Sharon Van Etten, “Remind Me Tomorrow”

It’s a fascinating bridge from the moody indie pop of Van Etten’s previous efforts to something a bit thornier, denser, more rewarding.
Reviews
Sharon Van Etten, “Remind Me Tomorrow”

It’s a fascinating bridge from the moody indie pop of Van Etten’s previous efforts to something a bit thornier, denser, more rewarding.

Words: Alex Swhear

January 16, 2019

Sharon Van Etten
Remind Me Tomorrow
JAGJAGUWAR
8/10

Since the release and near-universal acclaim of Sharon Van Etten’s 2014 Are We There, she seems to have grown occupied with just about anything except a proper follow-up. She guest-starred on David Lynch’s 2017 revival of Twin Peaks and scored an entire film (Katherine Dieckmann’s Strange Weather); she wrote a song for the Tig Notaro documentary Tig and appeared on the Netflix series The OA; she went back to school to study psychology and had a baby; she bonded with Michael Cera.

It must have taken master-level multi-tasking, then, for Are We There’s successor to be anything other than an afterthought. On the contrary: Remind Me Tomorrow is an album of uncommon focus, one that finds Van Etten in transition both musically and emotionally, but far from lost or noncommittal.
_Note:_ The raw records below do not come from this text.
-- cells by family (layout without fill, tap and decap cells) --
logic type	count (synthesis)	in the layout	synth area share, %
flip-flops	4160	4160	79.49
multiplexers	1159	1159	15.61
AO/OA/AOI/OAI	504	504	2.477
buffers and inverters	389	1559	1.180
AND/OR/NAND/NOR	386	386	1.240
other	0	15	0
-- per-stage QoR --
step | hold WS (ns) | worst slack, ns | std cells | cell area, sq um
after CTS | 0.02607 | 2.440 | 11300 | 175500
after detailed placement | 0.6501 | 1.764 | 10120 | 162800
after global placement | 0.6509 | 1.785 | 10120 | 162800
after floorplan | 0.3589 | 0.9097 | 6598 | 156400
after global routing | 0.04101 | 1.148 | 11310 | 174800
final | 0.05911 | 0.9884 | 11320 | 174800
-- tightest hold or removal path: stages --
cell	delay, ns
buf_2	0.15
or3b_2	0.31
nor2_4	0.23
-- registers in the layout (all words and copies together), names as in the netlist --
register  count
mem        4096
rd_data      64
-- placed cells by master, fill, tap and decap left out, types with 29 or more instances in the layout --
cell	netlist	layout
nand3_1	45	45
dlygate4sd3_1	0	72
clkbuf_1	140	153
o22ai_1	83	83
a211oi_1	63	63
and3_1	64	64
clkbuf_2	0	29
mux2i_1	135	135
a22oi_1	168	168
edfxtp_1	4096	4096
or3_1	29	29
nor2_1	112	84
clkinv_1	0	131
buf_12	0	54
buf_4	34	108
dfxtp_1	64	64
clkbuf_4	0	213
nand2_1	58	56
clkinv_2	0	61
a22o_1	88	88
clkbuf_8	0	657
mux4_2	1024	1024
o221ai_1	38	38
$ cat src/vbm_pkg.sv
// Shared types and constants of the 3x3x3 volume box mean filter.
package vbm_pkg;

    // Largest field extents along each axis
    localparam int MAX_X = 32;
    localparam int MAX_Y = 32;
    localparam int MAX_Z = 32;

    // Field and register widths
    localparam int SZ_W   = 6;
    localparam int VAL_W  = 16;
    localparam int CRD_W  = 5;
    localparam int POS_W  = 16;
    localparam int PLN_W  = 11;
    localparam int SUM_W  = 21;
    localparam int CNT_W  = 5;
    localparam int IDX_W  = 2;

    // Voxel history ring: power of two above twice the largest lag
    localparam int HIST_DEPTH = 4096;
    localparam int ADDR_W     = 12;

    // Configuration register indexes
    localparam logic [IDX_W-1:0] REG_SIZE_X = 2'd0;
    localparam logic [IDX_W-1:0] REG_SIZE_Y = 2'd1;
    localparam logic [IDX_W-1:0] REG_SIZE_Z = 2'd2;

    // Input item kinds
    localparam logic KIND_VOXEL = 1'b0;

    typedef enum logic [2:0] {
        S_IDLE,
        S_SET1,
        S_SET2,
        S_READ,
        S_DRAIN,
        S_DINIT,
        S_DIV,
        S_OUT
    } t_state;

    // Controller to datapath
    typedef struct packed {
        logic accept;
        logic cfg_we;
        logic clr_acc;
        logic rd_step;
        logic div_start;
        logic div_step;
        logic out_load;
    } t_cmd;

    // Datapath to controller
    typedef struct packed {
        logic ready;
        logic rd_last;
        logic div_last;
        logic out_free;
    } t_stat;

endpackage
**config.mk**
```make
export PLATFORM = sky130hd
export DESIGN_NAME = bjfk_dsu
export DESIGN_NICKNAME = d
export VERILOG_FILES = /design/src/rtl/bjfk_pkg.sv /design/src/rtl/bjfk_dsu.sv
export SDC_FILE = /design/constraint.sdc
export NUM_CORES = 1
export LEC_CHECK = 0
export BUFFER_PORTS_ARGS = -buffer_cell sky130_fd_sc_hd__buf_4
export CAP_MARGIN = 20
export CORE_UTILIZATION = 55
export DETAILED_ROUTE_END_ITERATION = 6
export HOLD_SLACK_MARGIN = 0.1
export PLACE_DENSITY = 0.76
export SYNTH_ARGS = -nofsm -noshare
export SYNTH_HDL_FRONTEND = slang
export SYNTH_SLANG_ARGS = --single-unit
```
**constraint.sdc**
```tcl
create_clock -name i_clk -period 5.25 [get_ports i_clk]
set_clock_uncertainty 0.1 [all_clocks]
set_input_delay 0.7875 -clock i_clk [delete_from_list [all_inputs] [get_ports i_clk]]
set_output_delay 0.7875 -clock i_clk [all_outputs]
set_load 0.05 [all_outputs]
```
**src/rtl/bjfk_pkg.sv**
```systemverilog
// ----------------------------------------------------------------------------
// bjfk_pkg
// shared constants, types and arithmetic helpers for the ball joint forward
// kinematics block
// ----------------------------------------------------------------------------
package bjfk_pkg;

    // angle units: 2^-15 degree
    localparam int HALF_TURN_DEG = 180;
    localparam int DEG_UNIT      = 32768;

    localparam logic [23:0] HALF_TURN    = 24'(HALF_TURN_DEG * DEG_UNIT);
    localparam logic [23:0] QUARTER_TURN = 24'(HALF_TURN_DEG / 2 * DEG_UNIT);
    localparam logic [23:0] EIGHTH_TURN  = 24'(HALF_TURN_DEG / 4 * DEG_UNIT);

    localparam logic [30:0] ONE_Q30 = 31'h4000_0000;
    localparam logic [32:0] PI_Q30  = 33'd3373259426;

    // divide / square root unit sizes
    localparam int DSU_DW        = 54;
    localparam int DSU_QW        = 31;
    localparam int DSU_VW        = 24;
    localparam int DSU_RW        = 26;
    localparam int DIV_STEPS     = 31;
    localparam int SQRT_STEPS    = 24;

    typedef struct packed {
        logic start;
        logic sqrt;
    } t_dsu_ctl;

    typedef struct packed {
        logic done;
    } t_dsu_sts;

    // q2.30 product rounding, ties away from zero
    function automatic logic signed [35:0] f_rnd30(input logic signed [67:0] p);
        logic [67:0] t;
        t = p + 68'd536870912 - {67'b0, p[67]};
        return t[65:30];
    endfunction

    // q10.38 to q16.16 rounding, ties away from zero
    function automatic logic signed [35:0] f_rnd22(input logic signed [67:0] p);
        logic [67:0] t;
        t = p + 68'd2097152 - {67'b0, p[67]};
        return t[57:22];
    endfunction

    // saturate to 32-bit signed
    function automatic logic signed [31:0] f_sat32(input logic signed [35:0] v);
        logic signed [31:0] r;
        if (v > 36'sd2147483647) begin
            r = 32'sh7fff_ffff;
        end else if (v < -36'sd2147483648) begin
            r = 32'sh8000_0000;
        end else begin
            r = v[31:0];
        end
        return r;
    endfunction

    // taylor factorial factors, sine then cosine series
    function automatic logic [7:0] f_fac(input logic is_cos, input logic [2:0] k);
        logic [7:0] r;
        unique case ({is_cos, k})
            4'b0_001: r = 8'd6;
            4'b0_010: r = 8'd20;
            4'b0_011: r = 8'd42;
            4'b0_100: r = 8'd72;
            4'b0_101: r = 8'd110;
            4'b1_001: r = 8'd2;
            4'b1_010: r = 8'd12;
            4'b1_011: r = 8'd30;
            4'b1_100: r = 8'd56;
            4'b1_101: r = 8'd90;
            4'b1_110: r = 8'd132;
            default:  r = 8'd1;
        endcase
        return r;
    endfunction

    // cross product matrix entry of the unit axis
    function automatic logic signed [31:0] f_kent(
        input logic [1:0]        row,
        input logic [1:0]        col,
        input logic signed [31:0] u0,
        input logic signed [31:0] u1,
        input logic signed [31:0] u2
    );
        logic signed [31:0] r;
        unique case ({row, col})
            4'b00_01: r = -u2;
            4'b00_10: r = u1;
            4'b01_00: r = u2;
            4'b01_10: r = -u0;
            4'b10_00: r = -u1;
            4'b10_01: r = u0;
            default:  r = '0;
        endcase
        return r;
    endfunction

endpackage

```
**src/rtl/bjfk_dsu.sv**
```systemverilog
// ----------------------------------------------------------------------------
// bjfk_dsu
// iterative restoring divider and integer square root, one bit per cycle
// ----------------------------------------------------------------------------
module bjfk_dsu import bjfk_pkg::*; (
    input  logic                i_clk,
    input  logic                i_rst_n,
    input  t_dsu_ctl            i_ctl,
    input  logic [DSU_DW-1:0]   i_dividend,
    input  logic [DSU_VW-1:0]   i_divisor,
    output t_dsu_sts            o_sts,
    output logic [DSU_QW-1:0]   o_res
);

    logic                r_busy;
    logic                r_sqrt;
    logic                r_done;
    logic [4:0]          r_cnt;
    logic [DSU_RW-1:0]   r_rem;
    logic [DSU_DW-1:0]   r_lo;
    logic [DSU_QW-1:0]   r_q;
    logic [DSU_VW-1:0]   r_dvs;

    logic [DSU_RW-1:0]   w_td;
    logic                w_dge;
    logic [DSU_RW+1:0]   w_ts;
    logic [DSU_RW+1:0]   w_trial;
    logic                w_sge;

    // divide: shift one dividend bit in; sqrt: two radicand bits against 4*root+1
    assign w_td    = {r_rem[DSU_RW-2:0], r_lo[DSU_DW-1]};
    assign w_dge   = w_td >= {2'b0, r_dvs};
    assign w_ts    = {r_rem, r_lo[DSU_DW-1 -: 2]};
    assign w_trial = {2'b0, r_q[DSU_VW-1:0], 2'b01};
    assign w_sge   = w_ts >= w_trial;

    // step sequencer
    always_ff @(posedge i_clk) begin
        if (!i_rst_n) begin
            r_busy <= 1'b0;
            r_done <= 1'b0;
            r_cnt  <= '0;
        end else begin
            r_done <= 1'b0;
            if (i_ctl.start) begin
                r_busy <= 1'b1;
                r_sqrt <= i_ctl.sqrt;
                r_dvs  <= i_divisor;
                r_q    <= '0;
                if (i_ctl.sqrt) begin
                    r_cnt <= 5'(SQRT_STEPS - 1);
                    r_rem <= '0;
                    r_lo  <= i_dividend;
                end else begin
                    r_cnt <= 5'(DIV_STEPS - 1);
                    r_rem <= DSU_RW'(i_dividend[DSU_DW-1:DIV_STEPS]);
                    r_lo  <= {i_dividend[DIV_STEPS-1:0], (DSU_DW - DIV_STEPS)'(0)};
                end
            end else if (r_busy) begin
                if (r_sqrt) begin
                    if (w_sge) begin
                        r_rem <= DSU_RW'(w_ts - w_trial);
                        r_q   <= {r_q[DSU_QW-2:0], 1'b1};
                    end else begin
                        r_rem <= w_ts[DSU_RW-1:0];
                        r_q   <= {r_q[DSU_QW-2:0], 1'b0};
                    end
                    r_lo <= {r_lo[DSU_DW-3:0], 2'b00};
                end else begin
                    if (w_dge) begin
                        r_rem <= w_td - {2'b0, r_dvs};
                        r_q   <= {r_q[DSU_QW-2:0], 1'b1};
                    end else begin
                        r_rem <= w_td;
                        r_q   <= {r_q[DSU_QW-2:0], 1'b0};
                    end
                    r_lo <= {r_lo[DSU_DW-2:0], 1'b0};
                end
                r_cnt <= r_cnt - 5'd1;
                if (r_cnt == 5'd0) begin
                    r_busy <= 1'b0;
                    r_done <= 1'b1;
                end
            end
        end
    end

    assign o_sts.done = r_done;
    assign o_res      = r_q;

endmodule

```
==> reports/metrics.yaml, run 1 <==
floorplan:
  rows: 47
  die_height_um: 134
  dieArea_um2: 18000
  initial_core_util: 0.571
  io_pins: 114
  die_w_um: 134
  coreArea_um2: 16800
finish:
  fin_nets: 1173
  drive_gt1_frac: 0.167
  insertedDiodeCount: 0
  nFillCells: 1374
  fin_cells: 1271
  area_growth_pct: 17.3
sta:
  hold_viol_final: 0
  finalSetupViolCount: 0
  min_period_ps: 3940
  fin_crit_sh: 0.751
  tightest_slew_ps: 1060
  timing.slew.headroom: 0.296
  clock.fmax_mhz: 254
  report.final.slew_viol_count: 0
  fin_setup_tns_ps: 0
  rsz0062_at_grt: "no"
synthesis:
  yosysTopAreaCell: "edfxtp_1"
  ys_seq_area_frac: 0.440
  syn_nets: 1088
  synth-edff-count: 136
  synth_area_um2: 9610
  synthCells: 953
  postSynth.topFlopCell: "edfxtp_1"
  ys_seq_elements: 143
  synth_warnings: 0
  async_flop_share: 0
  synth_cell_type_count: 73
  yosys-top-cells-area: "edfxtp_1 (43%), ha_1 (6.8%), a221o_1 (3.6%)"
  synth_top_cell_area_share: 0.425
  avgSynthCellArea_um2: 10.1
clock_network:
  cts-htree-levels: 4
  cts.sinks: 143
  tritoncts: "yes"
  clockRootBuffer: "clkbuf_16"
  clk_pin_slew_worst_paths_ps: 70
  cts_buffers: 17
  post_cts_resized: 0
  clk_path_buf_depth: 2
  postCtsSetupRepairBufs: 0
  hold_buffers: 0
  insertion_delay_ps: 430
drt:
  drcViolationCount: 0
  drt_pass1_iterations: 6
  wirelength_um: 26000
  drtAntennaViolNets: 0
  via_per_inst: 6.47
  drt-initial-drc-count: 1076
  avgRoutedWirePerCell_um: 20.5
  vias: 8222
grt:
  grt-ovfl-total: 0
  track_usage: 0.299
  grt_pass1_vias: 7442
  grt_max_degree: 74
  antenna_found_initial: 0
  grt_pass1_wl_um: 41100
setup_path:
  worstSetupStartpointType: "flip-flop"
  cp.required_ps: 5320
  criticalPathCategory: "reg2reg"
  cp_max_fo: 15
  cp_data_arrival_time_ps: 4010
  cp-end-kind: "flip-flop"
flow_run:
  max_cap_viol_count: 0
placed_design:
  portBuffers: 113
  dp.cells: 1239
  globalplace.congestion: 0.957
  dp_hpwl_um: 19000
power:
  power_density_nw_per_um2: 351
  peakVddDrop_mv: 0.259
  p_leak_uw: 0.00468
run_status:
  status: "completed"
min_path:
  min-delay-path-class: "in2reg"
-- routing by layer --
metal  wire length (µm)  vias to the layer above  track usage
li1                   -                     3847            -
met3               2540                       50       0.0642
met5                  0                        -            0
met1              11500                     3895        0.447
met2              11200                      430        0.425
met4                805                        0        0.104
-- final timing paths --
kind                 startpoint        end  slack [ps]  cells past startpoint
setup reg to reg      r_rem[21]  r_rem[19]        1310                      9
hold / removal    i_divisor[15]  r_dvs[15]         420                      1
hold reg to reg       o_res[24]  o_res[25]         480                      1
setup / recovery      r_rem[21]  r_rem[19]        1310                      9
-- cells in the mapped netlist, types with 17 or more instances --
master,count
clkbuf_1,42
edfxtp_1,136
a221o_1,35
nand2_1,64
xnor2_1,25
nor2_1,66
nand3_1,20
nor3_1,17
inv_1,67
ha_1,52
a21o_1,25
o21ai_0,47
mux2i_1,33
o21a_1,17
a22o_1,35
a21oi_1,62
-- state kept, by name, indices dropped and copies added (netlist names) --
signal and flops:
o_res 31, r_lo 54, r_rem 26, o_sts 1
r_busy 1, r_cnt 5, r_sqrt 1, r_dvs 24
-- cells in the final DEF (no fill, tap or decap), types with 20 or more instances in the layout --
cell type,netlist,final
a22o_1,35,35
edfxtp_1,136,136
mux2i_1,33,33
inv_1,67,67
nor2_1,66,64
xnor2_1,25,25
buf_4,0,122
o21ai_0,47,47
nand3_1,20,20
a21o_1,25,25
a221o_1,35,35
a21oi_1,62,62
ha_1,52,52
nand2_1,64,64
-- final cells by class --
| cell class | count | area [µm²] | area share |
|---|---|---|---|
| clock buffer | 17 | 425 | 0.0377 |
| inverter | 67 | 251 | 0.0223 |
| clock inverter | 15 | 233 | 0.0207 |
| tap | 220 | 275 | 0.0244 |
| sequential | 143 | 4220 | 0.375 |
| timing repair buffer | 123 | 936 | 0.0830 |
| multi-input combinational | 686 | 4920 | 0.437 |
-- through the flow --
step | cell area, µm² | util | worst slack [ps] | power, µW | hold WS, ps
after CTS | 11300 | 0.670 | 1380 | 3940 | 420
final | 11300 | 0.670 | 1310 | 3960 | 424
after detailed placement | 10600 | 0.631 | 1380 | 2580 | 461
after global placement | 10600 | 0.631 | 1440 | 2560 | 444
after floorplan | 9610 | - | 834 | 2270 | 415
after global routing | 11300 | 0.670 | 1200 | 4110 | 420
-- report_power, final --
part	switching [µW]	internal, µW	leakage [µW]
clock network	516	851	0.000312
registers	77.2	1370	0.00137
logic	682	460	0.00299
-- worst max-delay path: stages, from the launching register on --
cell       delay [ps]
edfxtp_1          470
ha_1              470
and4_1            280
and4_1            280
o2111ai_1         140
a41oi_1           340
or2_1             630
nor2_1            270
a22o_1            240
or4_1             460
-- cell families (layout without fill, tap and decap cells) --
group | count (synthesis) | count (layout) | share of synthesized area
AOI/OAI and AO/OA | 321 | 321 | 0.247
and+or+nand+nor | 239 | 239 | 0.122
DFF | 143 | 143 | 0.440
buffers and inverters | 124 | 222 | 0.0498
adders and majority gates | 53 | 53 | 0.0698
xor gates and xnor gates | 37 | 37 | 0.0337
muxes | 36 | 36 | 0.0379
Power figures use the tool's default switching activity.
==> run 2: changes to the inputs <==
--- a/config.mk
+++ b/config.mk
@@ -7,10 +7,10 @@
 export LEC_CHECK = 0
 export BUFFER_PORTS_ARGS = -buffer_cell sky130_fd_sc_hd__buf_4
 export CAP_MARGIN = 20
-export CORE_UTILIZATION = 55
+export CORE_UTILIZATION = 54
 export DETAILED_ROUTE_END_ITERATION = 6
 export HOLD_SLACK_MARGIN = 0.1
-export PLACE_DENSITY = 0.76
+export PLACE_DENSITY = 0.78
 export SYNTH_ARGS = -nofsm -noshare
 export SYNTH_HDL_FRONTEND = slang
 export SYNTH_SLANG_ARGS = --single-unit
==> constraint.sdc (replaced) <==
create_clock -name i_clk -period 3.5 [get_ports i_clk]
set_clock_uncertainty 0.1 [all_clocks]
set_input_delay 0.525 -clock i_clk [delete_from_list [all_inputs] [get_ports i_clk]]
set_output_delay 0.525 -clock i_clk [all_outputs]
set_load 0.05 [all_outputs]
==> run 2 against run 1 <==
Net effect:
- global-route usage hardly changed
- non-clock buffer count rose by 37
- first-iteration DRC count is 14% lower
- combinational power increased by 59%
- flip-flop and latch count did not move
- core utilization decreased by 1.1 points
- wire length rose by 2.0%
- die area up 1.8%
- clock power up 24%
- sequential power rose by 50%
- power is 44% higher
==> reports/metrics.yaml, run 2 (synthesis results as in run 1) <==
placed_design:
  dp.cells: 1280
  post-place-ws_ps: 74.8
  postPlaceCellArea_um2: 10900
  portBuffers: 113
  dp_hpwl_um: 19600
  globalplace.congestion: 0.992
setup_path:
  cp_max_fo: 6
  cp_cell_sequence: "inv_1 -> ha_2 -> fa_2 -> nor2b_4 -> o31a_1 -> o31a_1 -> or2_1 -> a311o_2 -> o211ai_1 -> a21oi_1 -> or4_1"
  max_stage_delay_ps: 500
  cp.buffers_inverters: 1
  crit_family: "compound AO/OA/AOI/OAI gates"
  cp.required_ps: 3570
  criticalPathCategory: "reg2reg"
  r2r_setup_slack_ps: 80
  worstSetupStartpointType: "flip-flop"
  slowest_stage: "or4_1"
  cp-end-kind: "flip-flop"
  cp_common_cell: "o31a_1"
  cp_data_arrival_time_ps: 3490
clock_network:
  hold_buffers: 0
  cts_buffers: 17
  insertion_delay_ps: 430
  cts.sinks: 143
  clk_path_buf_depth: 2
  cts-htree-levels: 4
  clockRootBuffer: "clkbuf_16"
  clk_pin_slew_worst_paths_ps: 60
  tritoncts: "yes"
power:
  comb_power_share: 0.318
  p_int_uw: 3770
  swShare: 0.336
  power_frac_seq: 0.383
  netSwitchingPower_uw: 1910
  power_density_nw_per_um2: 497
  peakVddDrop_mv: 0.391
  clkPwrFrac: 0.299
  p_leak_uw: 0.00482
  power_uw: 5680
sta:
  hold_ws_ps: 171
  hold_viol_final: 0
  timing.slew.headroom: 0.320
  tightest_slew_ps: 1020
  report.final.slew_viol_count: 0
  min_period_ps: 3420
  fin_ws_ps: 79.1
  clock.fmax_mhz: 292
  finalSetupViolCount: 0
  fin_crit_sh: 0.977
drt:
  via_per_inst: 6.32
  drcViolationCount: 0
  avgRoutedWirePerCell_um: 20.2
  vias: 8295
  drt_pass1_iterations: 5
  drt-initial-drc-count: 930
  wirelength_um: 26600
  drtAntennaViolNets: 0
grt:
  grt-ovfl-total: 0
  grt_pass1_vias: 7642
  track_usage: 0.299
  antenna_found_initial: 0
  grt_max_degree: 89
  grt_pass1_wl_um: 41400
floorplan:
  coreArea_um2: 17400
  die_w_um: 135
  dieArea_um2: 18300
  die_height_um: 135
  initial_core_util: 0.553
  rows: 48
  io_pins: 114
finish:
  layout_commonest_cell: "buf_4"
  finalInstanceArea_um2: 11400
  insertedDiodeCount: 0
  fin_cells: 1313
  fin_nets: 1210
  drive_gt1_frac: 0.197
  most-common-layout-cells: "buf_4 (159), edfxtp_1 (136), inv_1 (67)"
  largest_register: "r_lo"
  area_growth_pct: 19.1
  largest_register_ffs: 54
run_status:
  status: "completed"
min_path:
  min-delay-path-class: "in2reg"
flow_run:
  max_cap_viol_count: 0
run 2: cell count changes in the layout (fill, tap and decap cells not counted), moves of 2 or more:
| cell | change |
|---|---|
| buf_4 | +37 |
| bufinv_16 | -5 |
| inv_4 | +4 |
| clkinv_2 | +3 |
| clkinvlp_4 | -3 |
| clkbuf_1 | +2 |
| inv_6 | -2 |
run 2: worst paths after layout:
check                              startpoint         to  depth (start not counted)
worst min register to register      o_res[24]  o_res[25]                          1
worst max-delay path                 r_lo[53]  r_rem[19]                         11
worst max register to register       r_lo[53]  r_rem[19]                         11
worst min-delay path            i_divisor[20]  r_dvs[20]                          1
run 2: stage by stage:
stage	util	TNS [ps]
after floorplan	-	0
after global placement	0.627	0
after detailed placement	0.627	0
after CTS	0.658	0
after global routing	0.659	-33.1
final	0.659	0
run 2: repair_timing:
| action | 4_1_cts | 5_1_grt |
|---|---|---|
| setup endpoints to repair | 0 | 8 |
| resized for setup | 0 | 4 |
| buffers inserted | 0 | 1 |
run 2: layout make-up:
type / count / area [µm²]
Timing Repair Buffer: 160 / 1210
Inverter: 67 / 251
Sequential cell: 143 / 4220
Multi-Input combinational cell: 686 / 4930
Fill cell: 1397 / 5910
Clock inverter: 12 / 82.6
Tap cell: 225 / 282
Clock buffer: 20 / 458
run 2: metal layers:
metal	global-route usage	routed length, µm	share of wire	vias up
li1	-	-	-	3915
met5	0	0	0	-
met3	0.0561	2410	0.091	43
met4	0.115	708	0.027	0
met1	0.433	11800	0.44	3914
met2	0.440	11600	0.44	423
run 2: power by group through the flow:
stage / Clock, µW / Combinational (µW) / Sequential (µW)
2_1_floorplan: 0 / 1160 / 2240
6_report: 1700 / 1810 / 2180
5_1_grt: 1770 / 1960 / 2190
4_1_cts: 1720 / 1770 / 2170
3_5_place_dp: 0 / 1750 / 2210
3_3_place_gp: 0 / 1740 / 2200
It’s a fascinating bridge from the moody indie pop of her previous efforts to something a bit thornier, denser, more rewarding.

While Van Etten describes Remind Me Tomorrow as an album about pursuing her passions, it hardly teems with “follow your dreams” sunniness. There’s an unmistakable anxiety permeating just beneath the surface, as if even in happiness she finds doubts lingering, stubbornly nipping at her heels. Nothing underscores this quite so well as recent single “Seventeen,” which has an uplifting, empowering chug—but also an unmistakable underlying sadness, resting somewhere between nostalgia and regret. It encapsulates the bliss of being young with a world of possibilities ahead of you, alongside the painful later acknowledgment that things didn’t pan out the way you’d envisioned.

Van Etten’s lyrics have always tapped into that sort of raw honesty, the kind that hits you in the face during opener “I Told You Everything”—a willingness to confront uncomfortable truths unblinkingly. The bigger surprise is the sonic direction of the record, which bends away from the guitar-centric rock of her earlier albums in favor of heavy synths, deep grooves, and sinister beats. She cited Portishead and Suicide as inspirations here and their influence is apparent, most notably on the hypnotic, smoky dirge of “Jupiter 4” and the driving lead single “Comeback Kid.” It’s fascinating to hear her chew through a landscape so markedly different from anything she has navigated before. All of it feels of the same canvas, though—an evolution of Van Etten’s core aesthetic, but hardly an abandonment.